» Exercise aim: Range to output from the entries below: the line containing "hold endpoints to repair | 73 | 0" through the line containing "i_arbiter.ptr_q | 2 |". Set it down exactly, ends included, nothing else.

(Stored data)
# # #
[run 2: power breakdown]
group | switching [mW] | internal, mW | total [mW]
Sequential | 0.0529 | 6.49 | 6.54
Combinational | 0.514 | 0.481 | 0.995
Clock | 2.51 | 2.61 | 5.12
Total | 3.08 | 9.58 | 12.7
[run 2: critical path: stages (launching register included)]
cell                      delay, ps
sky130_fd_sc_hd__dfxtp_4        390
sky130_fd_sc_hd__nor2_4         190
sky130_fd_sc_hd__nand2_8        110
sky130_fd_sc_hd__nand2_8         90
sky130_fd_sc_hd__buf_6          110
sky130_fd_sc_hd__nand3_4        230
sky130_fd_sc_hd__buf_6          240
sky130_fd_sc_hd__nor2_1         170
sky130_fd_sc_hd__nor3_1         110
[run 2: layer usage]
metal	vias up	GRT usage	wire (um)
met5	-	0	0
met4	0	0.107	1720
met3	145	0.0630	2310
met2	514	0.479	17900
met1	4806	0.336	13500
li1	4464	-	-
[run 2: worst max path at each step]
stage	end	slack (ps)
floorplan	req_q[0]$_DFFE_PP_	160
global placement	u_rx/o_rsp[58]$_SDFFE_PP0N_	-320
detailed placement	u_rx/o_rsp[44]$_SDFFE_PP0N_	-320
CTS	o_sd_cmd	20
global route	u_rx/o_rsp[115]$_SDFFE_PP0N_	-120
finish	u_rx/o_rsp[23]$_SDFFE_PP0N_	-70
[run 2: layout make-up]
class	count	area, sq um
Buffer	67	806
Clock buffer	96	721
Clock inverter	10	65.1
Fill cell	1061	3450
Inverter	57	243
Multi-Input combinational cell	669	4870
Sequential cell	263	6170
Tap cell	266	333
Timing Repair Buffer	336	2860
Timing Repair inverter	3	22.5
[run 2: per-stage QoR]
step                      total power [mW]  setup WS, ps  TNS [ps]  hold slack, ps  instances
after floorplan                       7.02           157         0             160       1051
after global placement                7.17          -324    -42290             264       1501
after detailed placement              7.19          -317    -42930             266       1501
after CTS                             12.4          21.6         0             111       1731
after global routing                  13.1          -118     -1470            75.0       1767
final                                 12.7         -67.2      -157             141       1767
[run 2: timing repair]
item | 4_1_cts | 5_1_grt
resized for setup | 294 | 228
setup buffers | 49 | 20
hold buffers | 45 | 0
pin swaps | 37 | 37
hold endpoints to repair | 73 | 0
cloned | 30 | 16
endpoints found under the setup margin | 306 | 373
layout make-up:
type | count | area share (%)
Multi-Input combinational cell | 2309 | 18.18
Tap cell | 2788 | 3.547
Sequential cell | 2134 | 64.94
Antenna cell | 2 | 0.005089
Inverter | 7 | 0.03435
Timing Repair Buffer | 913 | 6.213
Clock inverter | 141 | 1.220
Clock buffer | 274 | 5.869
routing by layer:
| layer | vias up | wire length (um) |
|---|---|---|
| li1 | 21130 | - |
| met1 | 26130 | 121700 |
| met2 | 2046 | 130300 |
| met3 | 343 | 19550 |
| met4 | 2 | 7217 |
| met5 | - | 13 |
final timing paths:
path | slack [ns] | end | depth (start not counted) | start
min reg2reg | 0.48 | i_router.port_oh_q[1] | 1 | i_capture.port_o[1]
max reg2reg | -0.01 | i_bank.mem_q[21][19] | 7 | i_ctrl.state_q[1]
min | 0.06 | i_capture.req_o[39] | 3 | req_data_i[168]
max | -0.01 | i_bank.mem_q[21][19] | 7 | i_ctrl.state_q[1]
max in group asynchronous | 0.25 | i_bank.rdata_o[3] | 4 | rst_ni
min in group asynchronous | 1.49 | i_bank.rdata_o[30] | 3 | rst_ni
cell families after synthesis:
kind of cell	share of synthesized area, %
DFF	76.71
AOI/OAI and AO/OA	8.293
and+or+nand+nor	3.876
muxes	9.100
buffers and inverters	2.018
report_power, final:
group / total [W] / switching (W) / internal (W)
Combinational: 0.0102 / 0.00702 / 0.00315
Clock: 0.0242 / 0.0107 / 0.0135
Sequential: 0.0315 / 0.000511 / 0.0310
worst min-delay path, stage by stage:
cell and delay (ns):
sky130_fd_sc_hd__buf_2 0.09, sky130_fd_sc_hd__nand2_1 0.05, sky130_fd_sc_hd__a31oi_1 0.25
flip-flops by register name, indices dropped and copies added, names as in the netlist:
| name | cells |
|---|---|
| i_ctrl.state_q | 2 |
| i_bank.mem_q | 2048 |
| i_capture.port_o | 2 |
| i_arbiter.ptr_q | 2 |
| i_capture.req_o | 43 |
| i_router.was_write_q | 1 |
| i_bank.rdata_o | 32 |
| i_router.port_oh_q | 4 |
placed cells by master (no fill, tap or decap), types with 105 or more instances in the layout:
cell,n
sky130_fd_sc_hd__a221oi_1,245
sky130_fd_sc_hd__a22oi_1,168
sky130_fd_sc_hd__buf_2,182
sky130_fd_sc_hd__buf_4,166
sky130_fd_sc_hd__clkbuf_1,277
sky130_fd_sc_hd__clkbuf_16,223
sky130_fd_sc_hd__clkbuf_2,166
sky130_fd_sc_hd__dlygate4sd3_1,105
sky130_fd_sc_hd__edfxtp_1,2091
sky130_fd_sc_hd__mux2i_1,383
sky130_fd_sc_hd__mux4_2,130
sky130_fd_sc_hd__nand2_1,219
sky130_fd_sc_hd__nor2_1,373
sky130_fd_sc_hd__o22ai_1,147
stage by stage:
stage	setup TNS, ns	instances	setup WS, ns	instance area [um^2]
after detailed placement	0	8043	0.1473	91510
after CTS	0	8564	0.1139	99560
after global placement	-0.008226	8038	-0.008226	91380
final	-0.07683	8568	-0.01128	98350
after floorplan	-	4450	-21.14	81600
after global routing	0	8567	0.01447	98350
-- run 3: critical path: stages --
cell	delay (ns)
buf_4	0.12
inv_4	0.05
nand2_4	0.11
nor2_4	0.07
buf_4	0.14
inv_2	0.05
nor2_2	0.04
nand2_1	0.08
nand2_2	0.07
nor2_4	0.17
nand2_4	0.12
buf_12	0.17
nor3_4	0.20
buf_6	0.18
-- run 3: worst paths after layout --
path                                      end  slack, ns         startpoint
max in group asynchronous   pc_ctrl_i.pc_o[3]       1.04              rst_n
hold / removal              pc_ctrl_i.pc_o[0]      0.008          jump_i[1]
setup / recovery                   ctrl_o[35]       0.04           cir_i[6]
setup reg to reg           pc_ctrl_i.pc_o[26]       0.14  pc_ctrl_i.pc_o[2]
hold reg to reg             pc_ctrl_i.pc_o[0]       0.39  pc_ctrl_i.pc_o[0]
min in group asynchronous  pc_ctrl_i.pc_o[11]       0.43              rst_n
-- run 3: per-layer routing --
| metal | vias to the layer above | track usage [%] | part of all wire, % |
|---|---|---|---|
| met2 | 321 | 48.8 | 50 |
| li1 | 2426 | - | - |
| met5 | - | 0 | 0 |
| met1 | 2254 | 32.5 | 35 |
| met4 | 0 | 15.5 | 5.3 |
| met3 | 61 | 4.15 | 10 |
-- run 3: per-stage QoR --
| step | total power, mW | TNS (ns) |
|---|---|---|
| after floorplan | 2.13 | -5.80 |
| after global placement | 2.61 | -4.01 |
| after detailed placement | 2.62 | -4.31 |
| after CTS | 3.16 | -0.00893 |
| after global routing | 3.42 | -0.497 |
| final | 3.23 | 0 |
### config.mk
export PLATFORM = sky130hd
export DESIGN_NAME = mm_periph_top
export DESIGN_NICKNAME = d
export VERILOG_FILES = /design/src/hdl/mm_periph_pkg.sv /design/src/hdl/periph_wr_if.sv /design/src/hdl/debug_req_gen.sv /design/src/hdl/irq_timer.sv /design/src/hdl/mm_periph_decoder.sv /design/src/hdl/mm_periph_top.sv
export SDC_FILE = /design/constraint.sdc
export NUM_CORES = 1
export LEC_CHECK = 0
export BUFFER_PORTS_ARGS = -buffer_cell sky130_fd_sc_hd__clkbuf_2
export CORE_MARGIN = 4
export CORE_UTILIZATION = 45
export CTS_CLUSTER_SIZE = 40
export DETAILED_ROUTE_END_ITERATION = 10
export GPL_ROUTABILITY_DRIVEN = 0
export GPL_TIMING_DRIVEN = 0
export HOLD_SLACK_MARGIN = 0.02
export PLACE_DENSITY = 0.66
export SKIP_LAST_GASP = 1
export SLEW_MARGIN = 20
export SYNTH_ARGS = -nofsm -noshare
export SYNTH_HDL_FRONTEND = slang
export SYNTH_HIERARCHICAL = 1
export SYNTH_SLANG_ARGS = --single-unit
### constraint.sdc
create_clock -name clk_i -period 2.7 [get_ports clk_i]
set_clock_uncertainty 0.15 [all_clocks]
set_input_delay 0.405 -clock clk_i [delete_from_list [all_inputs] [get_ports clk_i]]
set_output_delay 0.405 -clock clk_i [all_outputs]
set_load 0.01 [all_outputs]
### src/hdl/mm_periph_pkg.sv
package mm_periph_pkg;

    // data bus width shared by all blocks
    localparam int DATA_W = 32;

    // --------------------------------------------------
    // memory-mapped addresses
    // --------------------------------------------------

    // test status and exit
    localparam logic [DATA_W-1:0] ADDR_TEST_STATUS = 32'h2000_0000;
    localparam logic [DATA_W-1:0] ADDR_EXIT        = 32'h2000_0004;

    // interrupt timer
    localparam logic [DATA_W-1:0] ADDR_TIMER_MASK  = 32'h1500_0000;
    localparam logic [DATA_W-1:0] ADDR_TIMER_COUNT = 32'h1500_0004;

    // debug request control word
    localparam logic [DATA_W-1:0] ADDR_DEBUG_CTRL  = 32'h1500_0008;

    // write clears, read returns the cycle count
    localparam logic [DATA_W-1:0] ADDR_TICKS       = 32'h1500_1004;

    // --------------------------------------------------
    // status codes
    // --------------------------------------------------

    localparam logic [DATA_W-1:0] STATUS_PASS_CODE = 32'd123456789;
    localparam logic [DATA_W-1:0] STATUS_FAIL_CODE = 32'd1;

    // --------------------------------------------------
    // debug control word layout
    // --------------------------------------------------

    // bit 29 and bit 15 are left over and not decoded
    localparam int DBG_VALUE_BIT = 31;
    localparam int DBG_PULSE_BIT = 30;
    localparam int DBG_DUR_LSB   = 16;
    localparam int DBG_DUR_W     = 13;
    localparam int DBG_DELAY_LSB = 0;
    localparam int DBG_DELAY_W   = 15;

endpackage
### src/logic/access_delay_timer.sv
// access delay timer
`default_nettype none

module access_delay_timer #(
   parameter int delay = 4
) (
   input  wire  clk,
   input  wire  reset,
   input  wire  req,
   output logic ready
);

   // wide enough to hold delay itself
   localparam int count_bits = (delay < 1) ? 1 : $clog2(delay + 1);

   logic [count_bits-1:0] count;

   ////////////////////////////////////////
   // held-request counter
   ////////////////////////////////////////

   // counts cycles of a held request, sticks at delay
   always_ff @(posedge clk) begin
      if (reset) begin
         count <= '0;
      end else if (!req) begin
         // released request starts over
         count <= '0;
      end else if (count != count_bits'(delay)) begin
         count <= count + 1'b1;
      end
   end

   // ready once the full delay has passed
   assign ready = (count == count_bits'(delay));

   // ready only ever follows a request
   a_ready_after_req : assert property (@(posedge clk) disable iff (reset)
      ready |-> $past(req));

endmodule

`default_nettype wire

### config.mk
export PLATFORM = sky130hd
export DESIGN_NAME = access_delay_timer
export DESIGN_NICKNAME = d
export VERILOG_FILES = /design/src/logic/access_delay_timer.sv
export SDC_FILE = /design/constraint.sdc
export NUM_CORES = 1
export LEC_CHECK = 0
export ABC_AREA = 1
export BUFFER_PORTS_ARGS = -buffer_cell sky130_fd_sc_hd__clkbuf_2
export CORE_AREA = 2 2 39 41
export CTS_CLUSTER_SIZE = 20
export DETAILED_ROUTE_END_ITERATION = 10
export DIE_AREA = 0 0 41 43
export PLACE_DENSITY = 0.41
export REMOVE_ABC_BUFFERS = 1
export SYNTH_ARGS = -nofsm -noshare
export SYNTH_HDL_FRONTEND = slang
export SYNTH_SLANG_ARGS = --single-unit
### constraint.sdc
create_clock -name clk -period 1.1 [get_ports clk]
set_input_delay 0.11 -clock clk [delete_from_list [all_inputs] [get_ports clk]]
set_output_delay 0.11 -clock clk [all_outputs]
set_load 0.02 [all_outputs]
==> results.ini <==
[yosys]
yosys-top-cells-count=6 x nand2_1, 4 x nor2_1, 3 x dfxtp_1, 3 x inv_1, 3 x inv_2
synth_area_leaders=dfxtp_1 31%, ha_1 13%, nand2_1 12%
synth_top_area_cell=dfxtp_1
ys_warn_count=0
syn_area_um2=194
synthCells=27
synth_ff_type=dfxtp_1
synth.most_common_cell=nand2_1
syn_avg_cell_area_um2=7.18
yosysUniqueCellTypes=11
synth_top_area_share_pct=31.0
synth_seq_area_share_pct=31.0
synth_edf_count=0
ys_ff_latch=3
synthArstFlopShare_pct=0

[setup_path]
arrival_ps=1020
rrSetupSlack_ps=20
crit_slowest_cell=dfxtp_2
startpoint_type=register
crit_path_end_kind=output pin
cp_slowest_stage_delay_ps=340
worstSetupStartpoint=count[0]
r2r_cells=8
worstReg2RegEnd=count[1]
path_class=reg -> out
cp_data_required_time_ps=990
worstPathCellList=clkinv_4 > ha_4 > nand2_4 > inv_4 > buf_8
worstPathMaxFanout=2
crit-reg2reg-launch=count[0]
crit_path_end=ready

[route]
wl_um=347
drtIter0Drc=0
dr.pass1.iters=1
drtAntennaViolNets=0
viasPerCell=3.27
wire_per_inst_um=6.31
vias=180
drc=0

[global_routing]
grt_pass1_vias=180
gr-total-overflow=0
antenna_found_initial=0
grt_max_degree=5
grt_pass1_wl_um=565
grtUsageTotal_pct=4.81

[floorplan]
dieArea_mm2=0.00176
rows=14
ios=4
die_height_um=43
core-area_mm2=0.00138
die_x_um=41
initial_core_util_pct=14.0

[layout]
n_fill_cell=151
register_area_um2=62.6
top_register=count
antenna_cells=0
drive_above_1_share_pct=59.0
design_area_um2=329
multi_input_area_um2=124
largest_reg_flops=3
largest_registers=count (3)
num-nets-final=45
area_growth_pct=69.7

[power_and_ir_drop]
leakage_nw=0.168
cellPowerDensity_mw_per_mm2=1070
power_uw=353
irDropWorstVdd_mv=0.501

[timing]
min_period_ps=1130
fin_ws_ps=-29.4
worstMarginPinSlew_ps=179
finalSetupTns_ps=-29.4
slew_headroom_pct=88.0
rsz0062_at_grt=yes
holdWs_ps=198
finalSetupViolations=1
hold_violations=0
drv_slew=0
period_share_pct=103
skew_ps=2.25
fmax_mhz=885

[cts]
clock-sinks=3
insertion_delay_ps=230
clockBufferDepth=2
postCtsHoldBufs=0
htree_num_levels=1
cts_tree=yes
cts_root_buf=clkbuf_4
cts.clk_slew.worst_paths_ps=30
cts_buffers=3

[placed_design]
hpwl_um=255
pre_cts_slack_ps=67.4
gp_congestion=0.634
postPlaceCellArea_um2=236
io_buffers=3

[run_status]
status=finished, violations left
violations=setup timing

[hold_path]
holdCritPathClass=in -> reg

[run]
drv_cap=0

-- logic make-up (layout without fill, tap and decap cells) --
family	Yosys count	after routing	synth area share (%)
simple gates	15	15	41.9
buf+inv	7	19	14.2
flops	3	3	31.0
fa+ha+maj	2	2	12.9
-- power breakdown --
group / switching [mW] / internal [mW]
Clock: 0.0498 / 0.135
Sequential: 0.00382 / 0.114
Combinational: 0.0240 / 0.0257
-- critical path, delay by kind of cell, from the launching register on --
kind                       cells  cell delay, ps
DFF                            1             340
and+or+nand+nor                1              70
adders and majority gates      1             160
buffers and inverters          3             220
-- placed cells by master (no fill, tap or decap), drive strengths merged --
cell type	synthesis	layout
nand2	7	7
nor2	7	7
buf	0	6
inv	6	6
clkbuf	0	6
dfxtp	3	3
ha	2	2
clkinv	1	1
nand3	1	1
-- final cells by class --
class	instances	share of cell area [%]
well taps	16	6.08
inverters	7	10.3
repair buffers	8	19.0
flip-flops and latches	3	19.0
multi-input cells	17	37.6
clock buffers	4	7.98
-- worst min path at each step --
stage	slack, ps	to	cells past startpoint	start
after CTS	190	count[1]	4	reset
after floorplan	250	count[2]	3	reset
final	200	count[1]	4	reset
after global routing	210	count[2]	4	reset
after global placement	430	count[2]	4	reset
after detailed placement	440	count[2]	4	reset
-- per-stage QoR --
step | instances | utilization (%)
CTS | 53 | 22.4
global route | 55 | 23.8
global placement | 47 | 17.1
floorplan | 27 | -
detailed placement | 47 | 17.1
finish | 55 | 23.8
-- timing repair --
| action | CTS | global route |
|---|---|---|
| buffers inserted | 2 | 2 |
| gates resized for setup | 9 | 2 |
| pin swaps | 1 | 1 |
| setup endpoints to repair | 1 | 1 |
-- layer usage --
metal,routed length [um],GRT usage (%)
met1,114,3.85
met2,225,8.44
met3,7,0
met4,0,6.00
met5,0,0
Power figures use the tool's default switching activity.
# # #
» Exercise solution:
hold endpoints to repair | 73 | 0
cloned | 30 | 16
endpoints found under the setup margin | 306 | 373
layout make-up:
type | count | area share (%)
Multi-Input combinational cell | 2309 | 18.18
Tap cell | 2788 | 3.547
Sequential cell | 2134 | 64.94
Antenna cell | 2 | 0.005089
Inverter | 7 | 0.03435
Timing Repair Buffer | 913 | 6.213
Clock inverter | 141 | 1.220
Clock buffer | 274 | 5.869
routing by layer:
| layer | vias up | wire length (um) |
|---|---|---|
| li1 | 21130 | - |
| met1 | 26130 | 121700 |
| met2 | 2046 | 130300 |
| met3 | 343 | 19550 |
| met4 | 2 | 7217 |
| met5 | - | 13 |
final timing paths:
path | slack [ns] | end | depth (start not counted) | start
min reg2reg | 0.48 | i_router.port_oh_q[1] | 1 | i_capture.port_o[1]
max reg2reg | -0.01 | i_bank.mem_q[21][19] | 7 | i_ctrl.state_q[1]
min | 0.06 | i_capture.req_o[39] | 3 | req_data_i[168]
max | -0.01 | i_bank.mem_q[21][19] | 7 | i_ctrl.state_q[1]
max in group asynchronous | 0.25 | i_bank.rdata_o[3] | 4 | rst_ni
min in group asynchronous | 1.49 | i_bank.rdata_o[30] | 3 | rst_ni
cell families after synthesis:
kind of cell	share of synthesized area, %
DFF	76.71
AOI/OAI and AO/OA	8.293
and+or+nand+nor	3.876
muxes	9.100
buffers and inverters	2.018
report_power, final:
group / total [W] / switching (W) / internal (W)
Combinational: 0.0102 / 0.00702 / 0.00315
Clock: 0.0242 / 0.0107 / 0.0135
Sequential: 0.0315 / 0.000511 / 0.0310
worst min-delay path, stage by stage:
cell and delay (ns):
sky130_fd_sc_hd__buf_2 0.09, sky130_fd_sc_hd__nand2_1 0.05, sky130_fd_sc_hd__a31oi_1 0.25
flip-flops by register name, indices dropped and copies added, names as in the netlist:
| name | cells |
|---|---|
| i_ctrl.state_q | 2 |
| i_bank.mem_q | 2048 |
| i_capture.port_o | 2 |
| i_arbiter.ptr_q | 2 |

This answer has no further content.